> **PROVIDED DATA**:
This is an optimization exercise on Yosys and OpenROAD, whose aim is small area, a short achievable clock period and few clock cycles per item, not a production implementation.
Function was not checked in any run shown here: the RTL went through the layout flow alone.

## flow/design.v (module list and top-level ports; edited modules follow where they fit)
// module dct8_fa: 10 lines
// module dct8_top: 1218 lines
module dct8_top #(
    parameter N         = DCT8_N,
    parameter IN_W      = DCT8_IN_W,
    parameter COEFF_W   = DCT8_COEFF_W,
    parameter OUT_W     = DCT8_OUT_W,
    parameter FRAC_BITS = DCT8_FRAC_BITS
)(
    input  wire                    clk,
    input  wire                    rst_n,
    input  wire                    din_valid,
    input  wire signed [IN_W-1:0]  din,
    output wire                    din_ready,
    output wire                    dout_valid,
    output wire signed [OUT_W-1:0] dout,
    input  wire                    dout_ready
);
  // ...
==> flow/flow/run.sh <==
#!/bin/bash
set -euo pipefail
export SETUP_SLACK_MARGIN=9.8
export DONT_USE_CELLS="sky130_fd_sc_hd__clkdlybuf4s15_1 sky130_fd_sc_hd__clkdlybuf4s15_2 sky130_fd_sc_hd__clkdlybuf4s18_1 sky130_fd_sc_hd__clkdlybuf4s18_2 sky130_fd_sc_hd__clkdlybuf4s25_1 sky130_fd_sc_hd__clkdlybuf4s25_2 sky130_fd_sc_hd__clkdlybuf4s50_1 sky130_fd_sc_hd__clkdlybuf4s50_2 sky130_fd_sc_hd__dlygate4sd1_1 sky130_fd_sc_hd__dlygate4sd2_1 sky130_fd_sc_hd__dlygate4sd3_1 sky130_fd_sc_hd__dlymetal6s2s_1 sky130_fd_sc_hd__dlymetal6s4s_1 sky130_fd_sc_hd__dlymetal6s6s_1"
bash standard.sh > standard.log 2>&1
==> flow/standard.sh <==
#!/bin/bash
# synth_recipe.tcl (not shown) runs the flow's synth.tcl, then flattens the netlist and writes it again
# the make line also repeats each setting of config.mk as NAME=value (left out here)
make -C /OpenROAD-flow-scripts/flow DESIGN_CONFIG=/design/flow/config.mk WORK_HOME=/design/flow/orfs CLKGATE_MAP_FILE= SYNTH_SCRIPT=/design/flow/synth_recipe.tcl "${@:-finish}"
==> flow/config.mk <==
export PLATFORM = sky130hd
export DESIGN_NAME = dct8_top
export DESIGN_NICKNAME = dct8_top
export VERILOG_FILES = /design/flow/design.v
export SDC_FILE = /design/flow/constraint.sdc
export NUM_CORES = 4
export LEC_CHECK = 0
export CAP_MARGIN = 20
export CORE_MARGIN = 2
export CORE_UTILIZATION = 40
export CTS_BUF_LIST = sky130_fd_sc_hd__clkbuf_4 sky130_fd_sc_hd__clkbuf_8
export CTS_CLUSTER_SIZE = 24
export SLEW_MARGIN = 20
export SYNTH_HIERARCHICAL = 1
==> flow/constraint.sdc <==
create_clock -name core_clock -period 14.0 [get_ports {clk}]
set_input_delay 2.8000 -clock core_clock [delete_from_list [all_inputs] [get_ports {clk}]]
set_output_delay 2.8000 -clock core_clock [all_outputs]
set_load 0.01 [all_outputs]
==> impl_metrics.yaml, run 1 <==
critical_path:
  worst-path-max-fanout: 39
  slowest_delay_ns: 0.70
  rr_worst_depth: 13
  worstSetupStartpointType: "flop"
run_status:
  status: "finished clean"
clock_network:
  postCtsSetupRepairBufs: 10
  clock-sinks: 563
synthesis:
  syn_inst: 3113
  synth_edf_count: 297
  syn_area_per_cell_um2: 11.8
  syn_area_um2: 36800
cells_and_area:
  drive_gt1_frac: 0.104
  stdcell_count: 4422
  multi_input_cells: 2171
  layout_commonest_cell: "fa_1"
  multi_input_area_share: 0.519
  regArea_um2: 14400
  seq_cells: 563
routing:
  routed_wl_um: 94900
  post-route-drc-count: 0
  maxUsedRoutingLayer: "met4"
  met3_length_um: 7160
  route.met2.wl_um: 44400
timing:
  relSlewSlack: 0.258
  skew_ns: 0.0526
  fin_crit_sh: 0.297
  grt_setup_unrepaired: "yes"
  worstMarginPinSlew_ns: 1.10
place:
  dpl.hpwl_um: 69500
  dp_cells: 4218
grt:
  antenna_found_initial: 1
  grt_pass1_wl_um: 147000
  grtUsageTotal: 0.204
floorplanning:
  ios: 40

> **TASK BRIEF**:
From the records above, extract every line exactly as it stands.

> **WRITTEN SOLUTION**:
This is an optimization exercise on Yosys and OpenROAD, whose aim is small area, a short achievable clock period and few clock cycles per item, not a production implementation.
Function was not checked in any run shown here: the RTL went through the layout flow alone.

## flow/design.v (module list and top-level ports; edited modules follow where they fit)
// module dct8_fa: 10 lines
// module dct8_top: 1218 lines
module dct8_top #(
    parameter N         = DCT8_N,
    parameter IN_W      = DCT8_IN_W,
    parameter COEFF_W   = DCT8_COEFF_W,
    parameter OUT_W     = DCT8_OUT_W,
    parameter FRAC_BITS = DCT8_FRAC_BITS
)(
    input  wire                    clk,
    input  wire                    rst_n,
    input  wire                    din_valid,
    input  wire signed [IN_W-1:0]  din,
    output wire                    din_ready,
    output wire                    dout_valid,
    output wire signed [OUT_W-1:0] dout,
    input  wire                    dout_ready
);
  // ...
==> flow/flow/run.sh <==
#!/bin/bash
set -euo pipefail
export SETUP_SLACK_MARGIN=9.8
export DONT_USE_CELLS="sky130_fd_sc_hd__clkdlybuf4s15_1 sky130_fd_sc_hd__clkdlybuf4s15_2 sky130_fd_sc_hd__clkdlybuf4s18_1 sky130_fd_sc_hd__clkdlybuf4s18_2 sky130_fd_sc_hd__clkdlybuf4s25_1 sky130_fd_sc_hd__clkdlybuf4s25_2 sky130_fd_sc_hd__clkdlybuf4s50_1 sky130_fd_sc_hd__clkdlybuf4s50_2 sky130_fd_sc_hd__dlygate4sd1_1 sky130_fd_sc_hd__dlygate4sd2_1 sky130_fd_sc_hd__dlygate4sd3_1 sky130_fd_sc_hd__dlymetal6s2s_1 sky130_fd_sc_hd__dlymetal6s4s_1 sky130_fd_sc_hd__dlymetal6s6s_1"
bash standard.sh > standard.log 2>&1
==> flow/standard.sh <==
#!/bin/bash
# synth_recipe.tcl (not shown) runs the flow's synth.tcl, then flattens the netlist and writes it again
# the make line also repeats each setting of config.mk as NAME=value (left out here)
make -C /OpenROAD-flow-scripts/flow DESIGN_CONFIG=/design/flow/config.mk WORK_HOME=/design/flow/orfs CLKGATE_MAP_FILE= SYNTH_SCRIPT=/design/flow/synth_recipe.tcl "${@:-finish}"
==> flow/config.mk <==
export PLATFORM = sky130hd
export DESIGN_NAME = dct8_top
export DESIGN_NICKNAME = dct8_top
export VERILOG_FILES = /design/flow/design.v
export SDC_FILE = /design/flow/constraint.sdc
export NUM_CORES = 4
export LEC_CHECK = 0
export CAP_MARGIN = 20
export CORE_MARGIN = 2
export CORE_UTILIZATION = 40
export CTS_BUF_LIST = sky130_fd_sc_hd__clkbuf_4 sky130_fd_sc_hd__clkbuf_8
export CTS_CLUSTER_SIZE = 24
export SLEW_MARGIN = 20
export SYNTH_HIERARCHICAL = 1
==> flow/constraint.sdc <==
create_clock -name core_clock -period 14.0 [get_ports {clk}]
set_input_delay 2.8000 -clock core_clock [delete_from_list [all_inputs] [get_ports {clk}]]
set_output_delay 2.8000 -clock core_clock [all_outputs]
set_load 0.01 [all_outputs]
==> impl_metrics.yaml, run 1 <==
critical_path:
  worst-path-max-fanout: 39
  slowest_delay_ns: 0.70
  rr_worst_depth: 13
  worstSetupStartpointType: "flop"
run_status:
  status: "finished clean"
clock_network:
  postCtsSetupRepairBufs: 10
  clock-sinks: 563
synthesis:
  syn_inst: 3113
  synth_edf_count: 297
  syn_area_per_cell_um2: 11.8
  syn_area_um2: 36800
cells_and_area:
  drive_gt1_frac: 0.104
  stdcell_count: 4422
  multi_input_cells: 2171
  layout_commonest_cell: "fa_1"
  multi_input_area_share: 0.519
  regArea_um2: 14400
  seq_cells: 563
routing:
  routed_wl_um: 94900
  post-route-drc-count: 0
  maxUsedRoutingLayer: "met4"
  met3_length_um: 7160
  route.met2.wl_um: 44400
timing:
  relSlewSlack: 0.258
  skew_ns: 0.0526
  fin_crit_sh: 0.297
  grt_setup_unrepaired: "yes"
  worstMarginPinSlew_ns: 1.10
place:
  dpl.hpwl_um: 69500
  dp_cells: 4218
grt:
  antenna_found_initial: 1
  grt_pass1_wl_um: 147000
  grtUsageTotal: 0.204
floorplanning:
  ios: 40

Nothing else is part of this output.